本文将介绍WABCO电控机械式自动变速箱（AMT）控制系统的工作原理及其应用场景，以及该技术的优势和未来发展方向。

关键词：机械式自动变速箱，AMT，WABCO，电控，控制系统正文：一、WABCO电控机械式自动变速箱（AMT）的概述WABCO电控机械式自动变速箱（AMT）是一种结合了机械式自动变速箱的特点和电控技术的优点的新型自动变速器。

AMT没有离合器，只有手动变速箱的换挡杆。

当驾驶员需要换挡时，电脑控制系统通过电子信号发送指令，对阀门进行控制，从而实现换挡。

AMT的换挡过程比普通自动变速箱更加快速、平稳、可控。

二、WABCO电控机械式自动变速箱（AMT）的工作原理WABCO电控机械式自动变速箱的工作原理可以分为两个部分：机械部分和控制部分。

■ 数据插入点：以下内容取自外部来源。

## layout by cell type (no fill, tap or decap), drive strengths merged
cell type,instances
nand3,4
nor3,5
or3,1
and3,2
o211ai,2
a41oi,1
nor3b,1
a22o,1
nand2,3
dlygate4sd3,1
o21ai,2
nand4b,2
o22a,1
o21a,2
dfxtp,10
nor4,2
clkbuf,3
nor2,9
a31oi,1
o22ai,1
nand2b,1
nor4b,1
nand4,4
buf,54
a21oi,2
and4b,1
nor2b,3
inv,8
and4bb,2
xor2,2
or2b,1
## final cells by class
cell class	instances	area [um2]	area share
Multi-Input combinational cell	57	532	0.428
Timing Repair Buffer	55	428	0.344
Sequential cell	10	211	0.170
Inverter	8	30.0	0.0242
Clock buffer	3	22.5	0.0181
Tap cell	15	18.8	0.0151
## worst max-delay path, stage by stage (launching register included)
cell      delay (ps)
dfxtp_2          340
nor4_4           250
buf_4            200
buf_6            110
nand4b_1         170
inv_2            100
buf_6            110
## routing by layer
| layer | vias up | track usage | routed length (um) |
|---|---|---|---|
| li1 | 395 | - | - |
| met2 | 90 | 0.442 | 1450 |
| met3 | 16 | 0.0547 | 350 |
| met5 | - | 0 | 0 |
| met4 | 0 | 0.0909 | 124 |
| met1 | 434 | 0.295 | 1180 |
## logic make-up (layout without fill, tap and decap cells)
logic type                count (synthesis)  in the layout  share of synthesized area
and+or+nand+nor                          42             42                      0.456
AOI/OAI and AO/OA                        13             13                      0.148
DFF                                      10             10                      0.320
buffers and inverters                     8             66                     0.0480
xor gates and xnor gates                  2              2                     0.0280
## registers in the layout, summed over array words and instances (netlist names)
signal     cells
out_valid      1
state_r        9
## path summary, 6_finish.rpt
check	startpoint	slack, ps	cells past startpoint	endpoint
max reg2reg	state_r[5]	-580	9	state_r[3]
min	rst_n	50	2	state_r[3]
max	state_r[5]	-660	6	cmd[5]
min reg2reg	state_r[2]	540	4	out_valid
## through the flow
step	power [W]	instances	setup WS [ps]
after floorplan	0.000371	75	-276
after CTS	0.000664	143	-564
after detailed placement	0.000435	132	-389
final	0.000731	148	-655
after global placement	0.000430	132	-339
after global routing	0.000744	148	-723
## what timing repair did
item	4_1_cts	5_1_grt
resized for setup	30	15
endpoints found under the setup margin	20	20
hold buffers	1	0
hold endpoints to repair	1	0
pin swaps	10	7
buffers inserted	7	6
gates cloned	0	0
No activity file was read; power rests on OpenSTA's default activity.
===== config.mk =====
export PLATFORM = sky130hd
export DESIGN_NAME = taper_window_gate_with_statistics
export DESIGN_NICKNAME = d
export VERILOG_FILES = /design/src/rtl/twg_pkg.sv /design/src/rtl/twg_iter.sv /design/src/rtl/taper_window_gate_with_statistics.sv
export SDC_FILE = /design/constraint.sdc
export NUM_CORES = 2
export LEC_CHECK = 0
export BUFFER_PORTS_ARGS = -buffer_cell sky130_fd_sc_hd__buf_2
export CORE_UTILIZATION = 51
export DETAILED_ROUTE_END_ITERATION = 10
export GPL_ROUTABILITY_DRIVEN = 0
export GPL_TIMING_DRIVEN = 1
export PLACE_DENSITY = 0.64
export SYNTH_ARGS = -nofsm -noshare
export SYNTH_HDL_FRONTEND = slang
export SYNTH_SLANG_ARGS = --single-unit

===== constraint.sdc =====
create_clock -name i_clk -period 11.4 [get_ports i_clk]
set_input_delay 2.28 -clock i_clk [delete_from_list [all_inputs] [get_ports i_clk]]
set_output_delay 2.28 -clock i_clk [all_outputs]
set_load 0.02 [all_outputs]

===== src/rtl/twg_pkg.sv =====
// shared types and constants of the taper window gate
package twg_pkg;

    localparam int DISP_W       = 20;
    localparam int DISP_TDATA_W = 24;
    localparam int WGT_W        = 17;
    localparam int IDX_W        = 20;
    localparam int INV_W        = 25;
    localparam int CNT_W        = 21;
    localparam int SUM_W        = 41;
    localparam int SQ_W         = 59;
    localparam int ERR_W        = 2;
    localparam int OUT_TDATA_W  = 200;
    localparam int CFG_ADDR_W   = 3;
    localparam int CFG_DATA_W   = 25;
    localparam int MUL_W        = 32;
    localparam int PROD_W       = 64;
    localparam int Q_BITS       = 24;
    localparam int X_W          = 24;
    localparam int X2_W         = 23;
    localparam int X3_W         = 22;
    localparam int P_W          = 29;
    localparam int DIV_W        = 60;
    localparam int SQRT_W       = 40;
    localparam int ROOT_W       = 20;
    localparam int REM_W        = 24;
    localparam int STEP_W       = 6;

    localparam int DEF_MAX_SAMPLES = 1048576;
    localparam int DEF_SAMPLE_BITS = 20;
    localparam int DEF_WFB         = 16;

    typedef enum logic [CFG_ADDR_W-1:0] {
        CFG_PLACE_START = 3'd0,
        CFG_FULL_START  = 3'd1,
        CFG_FULL_END    = 3'd2,
        CFG_PLACE_END   = 3'd3,
        CFG_FADE_IN     = 3'd4,
        CFG_FADE_OUT    = 3'd5
    } t_cfg_reg;

    typedef enum logic [ERR_W-1:0] {
        ERR_NONE       = 2'd0,
        ERR_FULL_EMPTY = 2'd1,
        ERR_OVERFLOW   = 2'd2
    } t_err;

    typedef enum logic {
        OP_DIV  = 1'b0,
        OP_SQRT = 1'b1
    } t_iter_op;

    typedef enum logic [4:0] {
        S_IDLE, S_TMUL, S_TCHK, S_X2, S_X3, S_LQ, S_WT, S_GATE, S_GSQ,
        S_ACC, S_FACC, S_MEAN_GO, S_MEAN_WAIT, S_MSQ_GO, S_MSQ_WAIT,
        S_RT_GO, S_RT_WAIT, S_DONE
    } t_state;

    typedef struct packed {
        logic             start;
        t_iter_op         op;
        logic [DIV_W-1:0] num;
        logic [CNT_W-1:0] den;
    } t_iter_req;

    typedef struct packed {
        logic             done;
        logic [DIV_W-1:0] quo;
        logic             rem_nz;
    } t_iter_rsp;

endpackage


===== src/rtl/twg_iter.sv =====
// bit-serial divider and integer square root sharing one shift datapath
module twg_iter (
    input  logic                i_clk,
    input  logic                i_rst_n,
    input  twg_pkg::t_iter_req  i_req,
    output twg_pkg::t_iter_rsp  o_rsp
);
    import twg_pkg::*;

    logic              r_busy;
    logic              r_done;
    logic [STEP_W-1:0] r_cnt;
    t_iter_op          r_op;
    logic [CNT_W-1:0]  r_den;
    logic [DIV_W-1:0]  r_acc;
    logic [REM_W-1:0]  r_rem;
    logic [ROOT_W-1:0] r_root;

    logic [REM_W-1:0]  div_s;
    logic [REM_W-1:0]  sq_s;
    logic [REM_W-1:0]  trial;
    logic              div_ge;
    logic              sq_ge;

    always_comb begin
        div_s  = {r_rem[REM_W-2:0], r_acc[DIV_W-1]};
        sq_s   = {r_rem[REM_W-3:0], r_acc[DIV_W-1:DIV_W-2]};
        trial  = {2'b00, r_root, 2'b01};
        div_ge = div_s >= REM_W'(r_den);
        sq_ge  = sq_s >= trial;
    end

    always_ff @(posedge i_clk) begin
        if (!i_rst_n) begin
            r_busy <= 1'b0;
            r_done <= 1'b0;
            r_cnt  <= '0;
        end else begin
            r_done <= r_busy && (r_cnt == STEP_W'(1));
            if (i_req.start) begin
                r_busy <= 1'b1;
                r_cnt  <= (i_req.op == OP_DIV) ? STEP_W'(DIV_W) : STEP_W'(ROOT_W);
            end else if (r_busy) begin
                r_cnt <= r_cnt - STEP_W'(1);
                if (r_cnt == STEP_W'(1)) begin
                    r_busy <= 1'b0;
                end
            end
        end
    end

    always_ff @(posedge i_clk) begin
        if (i_req.start) begin
            r_op   <= i_req.op;
            r_den  <= i_req.den;
            r_rem  <= '0;
            r_root <= '0;
            if (i_req.op == OP_DIV) begin
                r_acc <= i_req.num;
            end else begin
                r_acc <= i_req.num << (DIV_W - SQRT_W);
            end
        end else if (r_busy) begin
            unique case (r_op)
                OP_DIV: begin
                    r_rem <= div_ge ? div_s - REM_W'(r_den) : div_s;
                    r_acc <= {r_acc[DIV_W-2:0], div_ge};
                end
                OP_SQRT: begin
                    r_rem  <= sq_ge ? sq_s - trial : sq_s;
                    r_root <= {r_root[ROOT_W-2:0], sq_ge};
                    r_acc  <= r_acc << 2;
                end
                default: ;
            endcase
        end
    end

    assign o_rsp.done   = r_done;
    assign o_rsp.quo    = (r_op == OP_DIV) ? r_acc : DIV_W'(r_root);
    assign o_rsp.rem_nz = (r_rem != '0);

endmodule
### src/tlf_cfg.sv
// APB register file holding the tempo lock follower configuration.
module tlf_cfg
(
    input  logic                        clk,
    input  logic                        rst_n,
    input  logic                        psel,
    input  logic                        penable,
    input  logic                        pwrite,
    input  logic [tlf_pkg::ADDR_W-1:0]  paddr,
    input  logic [tlf_pkg::APB_W-1:0]   pwdata,
    output logic [tlf_pkg::APB_W-1:0]   prdata,
    output logic                        pready,
    output tlf_pkg::cfg_t               cfg
);

    tlf_pkg::cfg_t     cfg_reg;
    tlf_pkg::reg_idx_t idx;
    logic              wr_en;

    assign pready = 1'b1;
    assign idx    = tlf_pkg::reg_idx_t'(paddr[tlf_pkg::ADDR_W-1:2]);
    assign wr_en  = psel & penable & pwrite & pready;
    assign cfg    = cfg_reg;

    always_ff @(posedge clk or negedge rst_n)
    begin
        if (!rst_n)
        begin
            cfg_reg.acquire_confidence <= tlf_pkg::RST_ACQUIRE_CONF;
            cfg_reg.follow_confidence  <= tlf_pkg::RST_FOLLOW_CONF;
            cfg_reg.onsets_to_lock     <= tlf_pkg::RST_ONSETS_LOCK;
            cfg_reg.tempo_tolerance    <= tlf_pkg::RST_TEMPO_TOL;
            cfg_reg.silence_timeout_ms <= tlf_pkg::RST_SILENCE_MS;
            cfg_reg.max_tempo          <= tlf_pkg::RST_MAX_TEMPO;
        end
        else if (wr_en)
        begin
            unique case (idx)
                tlf_pkg::REG_ACQUIRE_CONF:
                    cfg_reg.acquire_confidence <= pwdata[tlf_pkg::CONF_W-1:0];
                tlf_pkg::REG_FOLLOW_CONF:
                    cfg_reg.follow_confidence <= pwdata[tlf_pkg::CONF_W-1:0];
                tlf_pkg::REG_ONSETS_LOCK:
                    cfg_reg.onsets_to_lock <= pwdata[tlf_pkg::COUNT_W-1:0];
                tlf_pkg::REG_TEMPO_TOL:
                    cfg_reg.tempo_tolerance <= pwdata[tlf_pkg::TEMPO_W-1:0];
                tlf_pkg::REG_SILENCE_MS:
                    cfg_reg.silence_timeout_ms <= pwdata[tlf_pkg::STAMP_W-1:0];
                tlf_pkg::REG_MAX_TEMPO:
                    cfg_reg.max_tempo <= pwdata[tlf_pkg::TEMPO_W-1:0];
                default: ;
            endcase
        end
    end

    always_comb
    begin
        prdata = '0;
        unique case (idx)
            tlf_pkg::REG_ACQUIRE_CONF: prdata = 32'(cfg_reg.acquire_confidence);
            tlf_pkg::REG_FOLLOW_CONF:  prdata = 32'(cfg_reg.follow_confidence);
            tlf_pkg::REG_ONSETS_LOCK:  prdata = 32'(cfg_reg.onsets_to_lock);
            tlf_pkg::REG_TEMPO_TOL:    prdata = 32'(cfg_reg.tempo_tolerance);
            tlf_pkg::REG_SILENCE_MS:   prdata = 32'(cfg_reg.silence_timeout_ms);
            tlf_pkg::REG_MAX_TEMPO:    prdata = 32'(cfg_reg.max_tempo);
            default:                   prdata = '0;
        endcase
    end

endmodule
==> src/rtl/nsc_pkg.sv <==
package nsc_pkg;

    // Longest line, newline included, before the line is flagged as overflow.
    localparam int unsigned MAX_LINE = 512;

    // Width of the line length field of a result.
    localparam int unsigned LEN_W = 10;
    localparam logic [LEN_W-1:0] MAX_LEN = LEN_W'(MAX_LINE);

    // Width of the packed result on the output stream, padded to whole bytes.
    localparam int unsigned RES_W = 1 + 3 + 8 + 8 + LEN_W;
    localparam int unsigned OUT_W = ((RES_W + 7) / 8) * 8;

    // Verdict codes.
    typedef logic [2:0] t_status;
    localparam t_status ST_OK       = 3'd0;
    localparam t_status ST_NODOLLAR = 3'd1;
    localparam t_status ST_NOSTAR   = 3'd2;
    localparam t_status ST_BADHEX   = 3'd3;
    localparam t_status ST_MISMATCH = 3'd4;
    localparam t_status ST_OVERFLOW = 3'd5;

    // Characters that frame a sentence.
    localparam logic [7:0] CH_DOLLAR  = 8'h24;
    localparam logic [7:0] CH_STAR    = 8'h2A;
    localparam logic [7:0] CH_NEWLINE = 8'h0A;

    // One verdict; the last member sits in the lowest bits.
    typedef struct packed {
        logic [LEN_W-1:0] line_length;
        logic [7:0]       received_sum;
        logic [7:0]       computed_sum;
        t_status          status;
        logic             line_ok;
    } t_result;

endpackage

机械部分由变速箱主体、齿轮系统、离合器、传动轴等组成。

AMT的机械部分主要采用手动变速箱的结构，经过调整和优化，提高换挡的稳定性和平稳性。

控制部分包括控制单元、电子控制器、电动机、电磁阀、传感器等，通过这些器件，实现变速箱换挡的自动化控制。

控制单元利用传感器获得车辆运行状态的实时数据，一旦发现需要换挡的时机，控制单元就会发出指令，继而通过电子控制器、电动机和电磁阀控制变速器油路，完成换挡过程。

三、WABCO电控机械式自动变速箱（AMT）的特点和优势1. 操作方便：没有离合器，只有手动变速箱的换挡杆。

驾驶员只需要拉起杆来换挡即可，无需通过踏板来离合和加速。

2. 换挡平稳：换挡过程由电脑控制，不会因为驾驶员操作不当而出现抖动、顿挫、熄火等现象，换挡更加平稳可靠。

3. 燃油经济：AMT的电子控制系统可以根据车速和负载条件自动调整换挡调度以达到最佳的燃油经济。